WHAT THE TASK REQUIRES: Locate the line that contains "Chip Height |" in the entries below, then repeat it and every following line through the line that contains "nW (was 4.634", exactly, and no others.

(Entries taken from a collection)
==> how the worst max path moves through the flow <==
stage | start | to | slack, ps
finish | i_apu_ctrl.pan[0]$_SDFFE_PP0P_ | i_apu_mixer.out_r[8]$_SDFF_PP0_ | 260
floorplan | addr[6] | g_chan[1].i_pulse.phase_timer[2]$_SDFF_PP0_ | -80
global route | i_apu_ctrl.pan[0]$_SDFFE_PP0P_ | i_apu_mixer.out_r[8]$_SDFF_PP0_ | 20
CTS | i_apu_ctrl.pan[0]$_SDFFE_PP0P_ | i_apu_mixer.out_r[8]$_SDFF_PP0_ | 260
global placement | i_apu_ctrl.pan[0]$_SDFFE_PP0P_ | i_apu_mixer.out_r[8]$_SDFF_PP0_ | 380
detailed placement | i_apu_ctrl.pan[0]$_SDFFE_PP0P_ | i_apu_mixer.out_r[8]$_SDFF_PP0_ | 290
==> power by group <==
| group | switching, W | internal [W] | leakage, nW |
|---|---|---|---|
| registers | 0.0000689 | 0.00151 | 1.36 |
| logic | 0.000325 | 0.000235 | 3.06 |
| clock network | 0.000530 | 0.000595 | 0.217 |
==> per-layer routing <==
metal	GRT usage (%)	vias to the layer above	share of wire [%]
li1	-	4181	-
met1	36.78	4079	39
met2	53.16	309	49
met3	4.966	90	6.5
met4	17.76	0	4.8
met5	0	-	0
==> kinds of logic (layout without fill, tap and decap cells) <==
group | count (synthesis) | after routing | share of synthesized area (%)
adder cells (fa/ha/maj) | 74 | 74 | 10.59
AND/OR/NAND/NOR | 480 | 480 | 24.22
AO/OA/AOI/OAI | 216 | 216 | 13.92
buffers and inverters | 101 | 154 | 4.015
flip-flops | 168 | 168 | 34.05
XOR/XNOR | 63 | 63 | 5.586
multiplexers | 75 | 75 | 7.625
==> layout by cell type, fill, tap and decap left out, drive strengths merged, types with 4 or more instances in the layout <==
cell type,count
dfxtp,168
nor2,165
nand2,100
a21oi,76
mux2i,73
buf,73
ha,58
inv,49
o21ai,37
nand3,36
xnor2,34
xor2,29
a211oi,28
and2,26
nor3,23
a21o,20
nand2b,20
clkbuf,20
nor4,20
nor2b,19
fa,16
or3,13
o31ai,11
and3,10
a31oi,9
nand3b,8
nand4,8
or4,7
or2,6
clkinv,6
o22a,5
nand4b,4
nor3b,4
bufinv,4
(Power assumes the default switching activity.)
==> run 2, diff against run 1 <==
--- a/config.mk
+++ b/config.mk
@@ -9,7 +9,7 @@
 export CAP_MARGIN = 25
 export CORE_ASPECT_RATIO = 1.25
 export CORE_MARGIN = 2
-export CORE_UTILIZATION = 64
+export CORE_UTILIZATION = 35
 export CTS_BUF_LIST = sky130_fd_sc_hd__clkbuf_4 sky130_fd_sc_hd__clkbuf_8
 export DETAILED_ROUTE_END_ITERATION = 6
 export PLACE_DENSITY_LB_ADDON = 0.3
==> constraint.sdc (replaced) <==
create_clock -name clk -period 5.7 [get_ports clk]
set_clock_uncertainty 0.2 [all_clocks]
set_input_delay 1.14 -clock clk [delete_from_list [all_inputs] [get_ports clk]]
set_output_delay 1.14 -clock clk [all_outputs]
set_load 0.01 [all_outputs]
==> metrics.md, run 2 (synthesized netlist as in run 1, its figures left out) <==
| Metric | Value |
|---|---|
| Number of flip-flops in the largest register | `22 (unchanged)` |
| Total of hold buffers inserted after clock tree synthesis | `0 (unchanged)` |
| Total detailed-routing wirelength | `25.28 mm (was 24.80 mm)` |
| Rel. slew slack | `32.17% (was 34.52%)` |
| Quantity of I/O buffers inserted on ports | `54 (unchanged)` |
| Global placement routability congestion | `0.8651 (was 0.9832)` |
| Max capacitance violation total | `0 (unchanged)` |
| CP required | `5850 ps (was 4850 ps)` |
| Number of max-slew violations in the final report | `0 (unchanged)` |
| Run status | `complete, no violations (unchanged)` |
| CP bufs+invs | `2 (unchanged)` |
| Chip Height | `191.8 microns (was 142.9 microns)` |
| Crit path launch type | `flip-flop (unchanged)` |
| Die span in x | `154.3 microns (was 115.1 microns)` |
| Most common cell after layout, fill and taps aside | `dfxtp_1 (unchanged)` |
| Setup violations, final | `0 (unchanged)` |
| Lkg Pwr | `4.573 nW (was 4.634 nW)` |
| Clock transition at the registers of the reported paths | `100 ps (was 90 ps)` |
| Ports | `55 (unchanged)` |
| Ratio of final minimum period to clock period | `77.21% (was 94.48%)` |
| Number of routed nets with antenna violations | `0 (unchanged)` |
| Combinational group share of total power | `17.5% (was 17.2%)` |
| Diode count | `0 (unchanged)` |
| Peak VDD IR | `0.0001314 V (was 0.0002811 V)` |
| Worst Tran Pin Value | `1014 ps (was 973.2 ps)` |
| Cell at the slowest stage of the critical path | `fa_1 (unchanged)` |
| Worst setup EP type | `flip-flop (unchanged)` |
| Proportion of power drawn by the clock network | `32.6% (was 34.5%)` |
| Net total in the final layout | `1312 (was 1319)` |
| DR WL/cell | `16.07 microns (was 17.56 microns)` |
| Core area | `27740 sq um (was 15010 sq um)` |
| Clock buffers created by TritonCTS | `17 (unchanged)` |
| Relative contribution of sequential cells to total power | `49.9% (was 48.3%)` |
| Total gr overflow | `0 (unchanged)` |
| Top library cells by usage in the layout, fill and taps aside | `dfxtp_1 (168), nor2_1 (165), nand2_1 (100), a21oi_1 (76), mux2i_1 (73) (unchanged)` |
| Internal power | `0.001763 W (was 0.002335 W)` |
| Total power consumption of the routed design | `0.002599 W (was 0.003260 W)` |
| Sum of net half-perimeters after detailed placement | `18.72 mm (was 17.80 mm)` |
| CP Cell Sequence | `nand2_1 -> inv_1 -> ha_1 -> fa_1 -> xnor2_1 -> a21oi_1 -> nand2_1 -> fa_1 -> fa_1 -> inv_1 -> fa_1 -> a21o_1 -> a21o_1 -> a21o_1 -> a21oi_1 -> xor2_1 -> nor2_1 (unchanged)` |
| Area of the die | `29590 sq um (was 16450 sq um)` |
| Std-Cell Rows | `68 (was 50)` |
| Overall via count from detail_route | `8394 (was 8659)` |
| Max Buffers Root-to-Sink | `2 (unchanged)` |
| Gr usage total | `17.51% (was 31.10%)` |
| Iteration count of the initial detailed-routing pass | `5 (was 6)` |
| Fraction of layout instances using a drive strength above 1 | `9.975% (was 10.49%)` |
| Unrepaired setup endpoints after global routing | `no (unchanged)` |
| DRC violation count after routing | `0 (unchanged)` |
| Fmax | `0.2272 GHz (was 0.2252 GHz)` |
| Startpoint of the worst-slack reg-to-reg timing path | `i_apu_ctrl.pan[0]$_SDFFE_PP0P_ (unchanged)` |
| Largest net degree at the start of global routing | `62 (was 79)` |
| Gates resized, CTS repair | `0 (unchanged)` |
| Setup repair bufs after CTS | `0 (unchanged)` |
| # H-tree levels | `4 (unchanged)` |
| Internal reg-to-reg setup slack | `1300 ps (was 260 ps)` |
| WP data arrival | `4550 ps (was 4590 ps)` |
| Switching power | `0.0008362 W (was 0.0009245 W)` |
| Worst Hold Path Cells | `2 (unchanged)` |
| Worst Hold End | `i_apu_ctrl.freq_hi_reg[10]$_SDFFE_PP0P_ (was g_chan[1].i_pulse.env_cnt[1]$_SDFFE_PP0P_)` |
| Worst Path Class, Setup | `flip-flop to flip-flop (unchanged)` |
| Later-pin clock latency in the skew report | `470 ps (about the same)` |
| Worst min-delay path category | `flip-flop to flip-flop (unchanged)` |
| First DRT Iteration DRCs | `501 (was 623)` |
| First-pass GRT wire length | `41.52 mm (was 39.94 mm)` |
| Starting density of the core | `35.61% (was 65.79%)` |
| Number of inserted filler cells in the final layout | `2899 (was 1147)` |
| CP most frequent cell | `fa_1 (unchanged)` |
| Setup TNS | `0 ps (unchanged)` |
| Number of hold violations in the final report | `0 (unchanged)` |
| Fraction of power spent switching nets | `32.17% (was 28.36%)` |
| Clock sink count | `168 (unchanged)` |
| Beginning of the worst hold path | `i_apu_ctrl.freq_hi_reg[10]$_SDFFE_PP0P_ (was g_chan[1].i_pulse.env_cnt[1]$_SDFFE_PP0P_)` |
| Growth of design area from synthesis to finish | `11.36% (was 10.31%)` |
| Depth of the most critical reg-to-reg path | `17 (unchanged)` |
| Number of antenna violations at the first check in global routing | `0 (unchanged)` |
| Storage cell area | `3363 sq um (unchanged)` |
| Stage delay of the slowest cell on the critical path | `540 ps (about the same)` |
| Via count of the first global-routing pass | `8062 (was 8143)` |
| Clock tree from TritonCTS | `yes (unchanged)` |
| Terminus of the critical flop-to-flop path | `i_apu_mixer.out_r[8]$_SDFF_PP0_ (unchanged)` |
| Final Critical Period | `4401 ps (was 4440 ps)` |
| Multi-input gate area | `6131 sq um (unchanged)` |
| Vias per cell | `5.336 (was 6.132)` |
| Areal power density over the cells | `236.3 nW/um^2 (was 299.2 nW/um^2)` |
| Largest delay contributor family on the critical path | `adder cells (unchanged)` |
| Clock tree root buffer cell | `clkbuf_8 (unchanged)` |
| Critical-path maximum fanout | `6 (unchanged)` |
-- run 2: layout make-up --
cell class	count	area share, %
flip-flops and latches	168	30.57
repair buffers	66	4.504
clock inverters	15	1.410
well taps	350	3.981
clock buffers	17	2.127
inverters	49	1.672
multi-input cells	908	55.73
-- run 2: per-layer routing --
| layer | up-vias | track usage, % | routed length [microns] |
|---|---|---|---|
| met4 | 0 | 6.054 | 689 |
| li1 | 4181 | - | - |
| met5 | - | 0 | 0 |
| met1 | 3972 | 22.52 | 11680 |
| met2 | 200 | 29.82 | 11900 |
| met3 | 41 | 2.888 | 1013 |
`config.mk`:
```
export PLATFORM = sky130hd
export DESIGN_NAME = ni_send_top
export DESIGN_NICKNAME = d
export VERILOG_FILES = /design/src/logic/ni_pkg.sv /design/src/logic/ni_send_top.sv /design/src/logic/ni_flit_emitter.sv /design/src/logic/ni_send_dma.sv /design/src/logic/ni_reg_slave.sv /design/src/logic/ni_crc32.sv
export SDC_FILE = /design/constraint.sdc
export NUM_CORES = 1
export LEC_CHECK = 0
export BUFFER_PORTS_ARGS = -buffer_cell sky130_fd_sc_hd__clkbuf_2
export CAP_MARGIN = 20
export CORE_MARGIN = 10
export CORE_UTILIZATION = 55
export DETAILED_ROUTE_END_ITERATION = 10
export GPL_TIMING_DRIVEN = 0
export PLACE_DENSITY_LB_ADDON = 0.3
export SLEW_MARGIN = 5
export SYNTH_ARGS = -nofsm -noshare
export SYNTH_HDL_FRONTEND = slang
export SYNTH_SLANG_ARGS = --single-unit
export TNS_END_PERCENT = 1
```
`constraint.sdc`:
```
create_clock -name clk -period 5.7 [get_ports clk]
set_clock_uncertainty 0.2 [all_clocks]
set_input_delay 0.285 -clock clk [delete_from_list [all_inputs] [get_ports clk]]
set_output_delay 0.285 -clock clk [all_outputs]
set_load 0.02 [all_outputs]
```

EXERCISE RESULT:
| Chip Height | `191.8 microns (was 142.9 microns)` |
| Crit path launch type | `flip-flop (unchanged)` |
| Die span in x | `154.3 microns (was 115.1 microns)` |
| Most common cell after layout, fill and taps aside | `dfxtp_1 (unchanged)` |
| Setup violations, final | `0 (unchanged)` |
| Lkg Pwr | `4.573 nW (was 4.634 nW)` |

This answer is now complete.